6. The viscous damper according to claim 1, characterized in that, The cylinder body (1) is equipped with a closed structure (8) on the top. The closed structure (8) includes a closed cover (81), a sliding sleeve (82), a ball bearing (83), and a sealing ring (84). The closed cover (81) is fixedly installed on the top of the cylinder body (1). The sliding sleeve (82) is fixedly installed on the top of the closed cover (81). The inner ring of the sliding sleeve (82) is in contact with the piston rod (3). The top of the cylinder body (1) is also equipped with a ball bearing (83) and a sealing ring (84). The ball bearing (83) and the sealing ring (84) are installed in cooperation with the piston rod (3).
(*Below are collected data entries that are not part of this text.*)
==> src/rtl/cpu_clk_pkg.sv <==
// Shared definitions for the CPU clock speed sequencer: speed encodings,
// sequencer state codes and default interval lengths.
package cpu_clk_pkg;

  localparam logic [1:0] SPEED_3M5 = 2'b00;
  localparam logic [1:0] SPEED_7   = 2'b01;
  localparam logic [1:0] SPEED_14  = 2'b10;
  localparam logic [1:0] SPEED_28  = 2'b11;

  typedef logic [2:0] seq_state_t;

  localparam seq_state_t ST_IDLE      = 3'd0;
  localparam seq_state_t ST_CHECK     = 3'd1;
  localparam seq_state_t ST_WAIT_SAFE = 3'd2;
  localparam seq_state_t ST_STEP_LO   = 3'd3;
  localparam seq_state_t ST_SETTLE_LO = 3'd4;
  localparam seq_state_t ST_STEP_HI   = 3'd5;
  localparam seq_state_t ST_SETTLE_HI = 3'd6;
  localparam seq_state_t ST_DWELL     = 3'd7;

  localparam int SETTLE_CYCLES_DEF = 32;
  localparam int DWELL_CYCLES_DEF  = 16;

  // Interval counter width: wide enough to hold the longer interval itself.
  function automatic int seq_cnt_width(input int a, input int b);
    return $clog2((a > b) ? a : b) + 1;
  endfunction

endpackage

==> src/rtl/cpu_speed_sequencer_if.sv <==
// Request/status bundle between the NextREG write path and the speed sequencer.
interface cpu_speed_sequencer_if;
  logic [1:0] speed_req;
  logic       speed_wr;
  logic       cpu_safe;
  logic [1:0] cpu_speed;
  logic       busy;
  logic       done;
  logic       pending;

  modport master (
    output speed_req, speed_wr, cpu_safe,
    input  cpu_speed, busy, done, pending
  );

  modport slave (
    input  speed_req, speed_wr, cpu_safe,
    output cpu_speed, busy, done, pending
  );
endinterface

==> src/rtl/seq_interval_timer.sv <==
// Saturating interval counter shared by the settle and dwell phases; term is
// high once the count has reached limit.
module seq_interval_timer #(
  parameter int CW = 6
) (
  input  logic          clk_28,
  input  logic          reset,
  input  logic          start,
  input  logic [CW-1:0] limit,
  output logic          term
);

  logic [CW-1:0] cnt_d, cnt_q;

  // Start loads 1: the cycle that launches an interval is counted as its first.
  always_comb begin
    cnt_d = cnt_q;
    if (start)
      cnt_d = CW'(1);
    else if (cnt_q != {CW{1'b1}})
      cnt_d = cnt_q + CW'(1);
  end

  always_ff @(posedge clk_28) begin
    if (reset) cnt_q <= '0;
    else       cnt_q <= cnt_d;
  end

  assign term = (cnt_q >= limit);

endmodule

==> src/rtl/cpu_speed_sequencer.sv <==
// Steps the two-level CPU clock mux select one bit at a time (first stage,
// then second), holding each change for a settle interval, then dwells.
module cpu_speed_sequencer
  import cpu_clk_pkg::*;
#(
  parameter int SETTLE_CYCLES = SETTLE_CYCLES_DEF,
  parameter int DWELL_CYCLES  = DWELL_CYCLES_DEF
) (
  input logic                  clk_28,
  input logic                  reset,
  cpu_speed_sequencer_if.slave bus
);

  if (SETTLE_CYCLES < 1 || DWELL_CYCLES < 1) begin : g_param_chk
    $error("cpu_speed_sequencer: SETTLE_CYCLES and DWELL_CYCLES must be >= 1");
  end

  localparam int CW = seq_cnt_width(SETTLE_CYCLES, DWELL_CYCLES);
  localparam logic [CW-1:0] SETTLE_LAST = CW'(SETTLE_CYCLES - 1);
  localparam logic [CW-1:0] DWELL_LAST  = CW'(DWELL_CYCLES);

  seq_state_t    state_d, state_q;
  logic [1:0]    speed_d, speed_q;
  logic [1:0]    target_d, target_q;
  logic [1:0]    pend_val_d, pend_val_q;
  logic          pending_d, pending_q;
  logic          busy_d, busy_q;
  logic          done_d, done_q;
  logic          consume;
  logic          tmr_start, tmr_term;
  logic [CW-1:0] tmr_limit;

  seq_interval_timer #(.CW(CW)) u_timer (
    .clk_28 (clk_28),
    .reset  (reset),
    .start  (tmr_start),
    .limit  (tmr_limit),
    .term   (tmr_term)
  );

  always_comb begin
    state_d   = state_q;
    speed_d   = speed_q;
    target_d  = target_q;
    busy_d    = busy_q;
    done_d    = 1'b0;
    consume   = 1'b0;
    tmr_start = 1'b0;
    tmr_limit = SETTLE_LAST;
    case (state_q)
      ST_IDLE: begin
        if (pending_q) begin
          consume  = 1'b1;
          target_d = pend_val_q;
          state_d  = ST_CHECK;
        end
      end
      ST_CHECK: begin
        if (target_q == speed_q) begin
          done_d  = 1'b1;
          state_d = ST_IDLE;
        end else begin
          busy_d  = 1'b1;
          state_d = ST_WAIT_SAFE;
        end
      end
      ST_WAIT_SAFE: begin
        if (bus.cpu_safe) state_d = ST_STEP_LO;
      end
      ST_STEP_LO: begin
        if (target_q[0] != speed_q[0]) begin
          speed_d[0] = target_q[0];
          tmr_start  = 1'b1;
          state_d    = ST_SETTLE_LO;
        end else begin
          state_d = ST_STEP_HI;
        end
      end
      ST_SETTLE_LO: begin
        if (tmr_term) state_d = ST_STEP_HI;
      end
      ST_STEP_HI: begin
        tmr_start = 1'b1;
        if (target_q[1] != speed_q[1]) begin
          speed_d[1] = target_q[1];
          state_d    = ST_SETTLE_HI;
        end else begin
          done_d  = 1'b1;
          state_d = ST_DWELL;
        end
      end
      ST_SETTLE_HI: begin
        if (tmr_term) begin
          tmr_start = 1'b1;
          done_d    = 1'b1;
          state_d   = ST_DWELL;
        end
      end
      ST_DWELL: begin
        tmr_limit = DWELL_LAST;
        if (tmr_term) begin
          busy_d  = 1'b0;
          state_d = ST_IDLE;
        end
      end
      default: state_d = ST_IDLE;
    endcase
  end

  // A new write always wins over IDLE consuming the previous one.
  always_comb begin
    pend_val_d = bus.speed_wr ? bus.speed_req : pend_val_q;
    pending_d  = bus.speed_wr | (pending_q & ~consume);
  end

  always_ff @(posedge clk_28) begin
    if (reset) begin
      state_q    <= ST_IDLE;
      speed_q    <= SPEED_3M5;
      target_q   <= SPEED_3M5;
      pend_val_q <= SPEED_3M5;
      pending_q  <= 1'b0;
      busy_q     <= 1'b0;
      done_q     <= 1'b0;
    end else begin
      state_q    <= state_d;
      speed_q    <= speed_d;
      target_q   <= target_d;
      pend_val_q <= pend_val_d;
      pending_q  <= pending_d;
      busy_q     <= busy_d;
      done_q     <= done_d;
    end
  end

  assign bus.cpu_speed = speed_q;
  assign bus.busy      = busy_q;
  assign bus.done      = done_q;
  assign bus.pending   = pending_q;

endmodule
==> src/flat_wrapper.sv <==
// flat-port wrapper written by rule: the top's interface ports become plain ports
module cpu_speed_sequencer_flat import cpu_clk_pkg::*;
#(
  parameter int SETTLE_CYCLES = SETTLE_CYCLES_DEF,
  parameter int DWELL_CYCLES  = DWELL_CYCLES_DEF
)
  (clk_28, reset, bus_speed_req, bus_speed_wr, bus_cpu_safe, bus_cpu_speed, bus_busy, bus_done, bus_pending);
  cpu_speed_sequencer_if bus_i ();
  input logic clk_28;
  input logic reset;
  input wire logic [$bits(bus_i.speed_req)-1:0] bus_speed_req;
  input wire logic [$bits(bus_i.speed_wr)-1:0] bus_speed_wr;
  input wire logic [$bits(bus_i.cpu_safe)-1:0] bus_cpu_safe;
  output wire logic [$bits(bus_i.cpu_speed)-1:0] bus_cpu_speed;
  output wire logic [$bits(bus_i.busy)-1:0] bus_busy;
  output wire logic [$bits(bus_i.done)-1:0] bus_done;
  output wire logic [$bits(bus_i.pending)-1:0] bus_pending;
  assign bus_i.speed_req = bus_speed_req;
  assign bus_i.speed_wr = bus_speed_wr;
  assign bus_i.cpu_safe = bus_cpu_safe;
  assign bus_cpu_speed = bus_i.cpu_speed;
  assign bus_busy = bus_i.busy;
  assign bus_done = bus_i.done;
  assign bus_pending = bus_i.pending;
  cpu_speed_sequencer #(.SETTLE_CYCLES(SETTLE_CYCLES), .DWELL_CYCLES(DWELL_CYCLES)) u_core (.clk_28(clk_28), .reset(reset), .bus(bus_i));
endmodule
==> config.mk <==
export PLATFORM = sky130hd
export DESIGN_NAME = cpu_speed_sequencer_flat
export DESIGN_NICKNAME = d
export VERILOG_FILES = /design/src/rtl/cpu_clk_pkg.sv /design/src/rtl/cpu_speed_sequencer_if.sv /design/src/rtl/seq_interval_timer.sv /design/src/rtl/cpu_speed_sequencer.sv /design/src/flat_wrapper.sv
export SDC_FILE = /design/constraint.sdc
export NUM_CORES = 1
export LEC_CHECK = 0
export BUFFER_PORTS_ARGS = -buffer_cell sky130_fd_sc_hd__buf_2
export CORE_MARGIN = 4
export CORE_UTILIZATION = 60
export DETAILED_ROUTE_END_ITERATION = 12
export GPL_ROUTABILITY_DRIVEN = 0
export PLACE_DENSITY = 0.88
export SYNTH_ARGS = -nofsm -noshare
export SYNTH_HDL_FRONTEND = slang
export SYNTH_SLANG_ARGS = --single-unit
==> constraint.sdc <==
create_clock -name clk_28 -period 5 [get_ports clk_28]
set_input_delay 0 -clock clk_28 [delete_from_list [all_inputs] [get_ports clk_28]]
set_output_delay 0 -clock clk_28 [all_outputs]
set_load 0.005 [all_outputs]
7. The viscous damper according to claim 6, characterized in that, A sound-absorbing block (85) is provided between the enclosure (81) and the cylinder (1).

8. The viscous damper according to claim 1, characterized in that, The cylinder body (1) has a sandwich structure on its side wall, and a sound insulation layer (11) is installed inside the sandwich.

9. The viscous damper according to claim 1, characterized in that, A base (4) is fixedly installed at the bottom of the cylinder (1), and a first soft pad (41) is fixedly installed at the bottom of the base (4).

10. The viscous damper according to claim 1, characterized in that, A top plate (5) is fixedly installed on the top of the piston rod (3), and a second soft pad (51) is fixedly installed on the top of the top plate (5).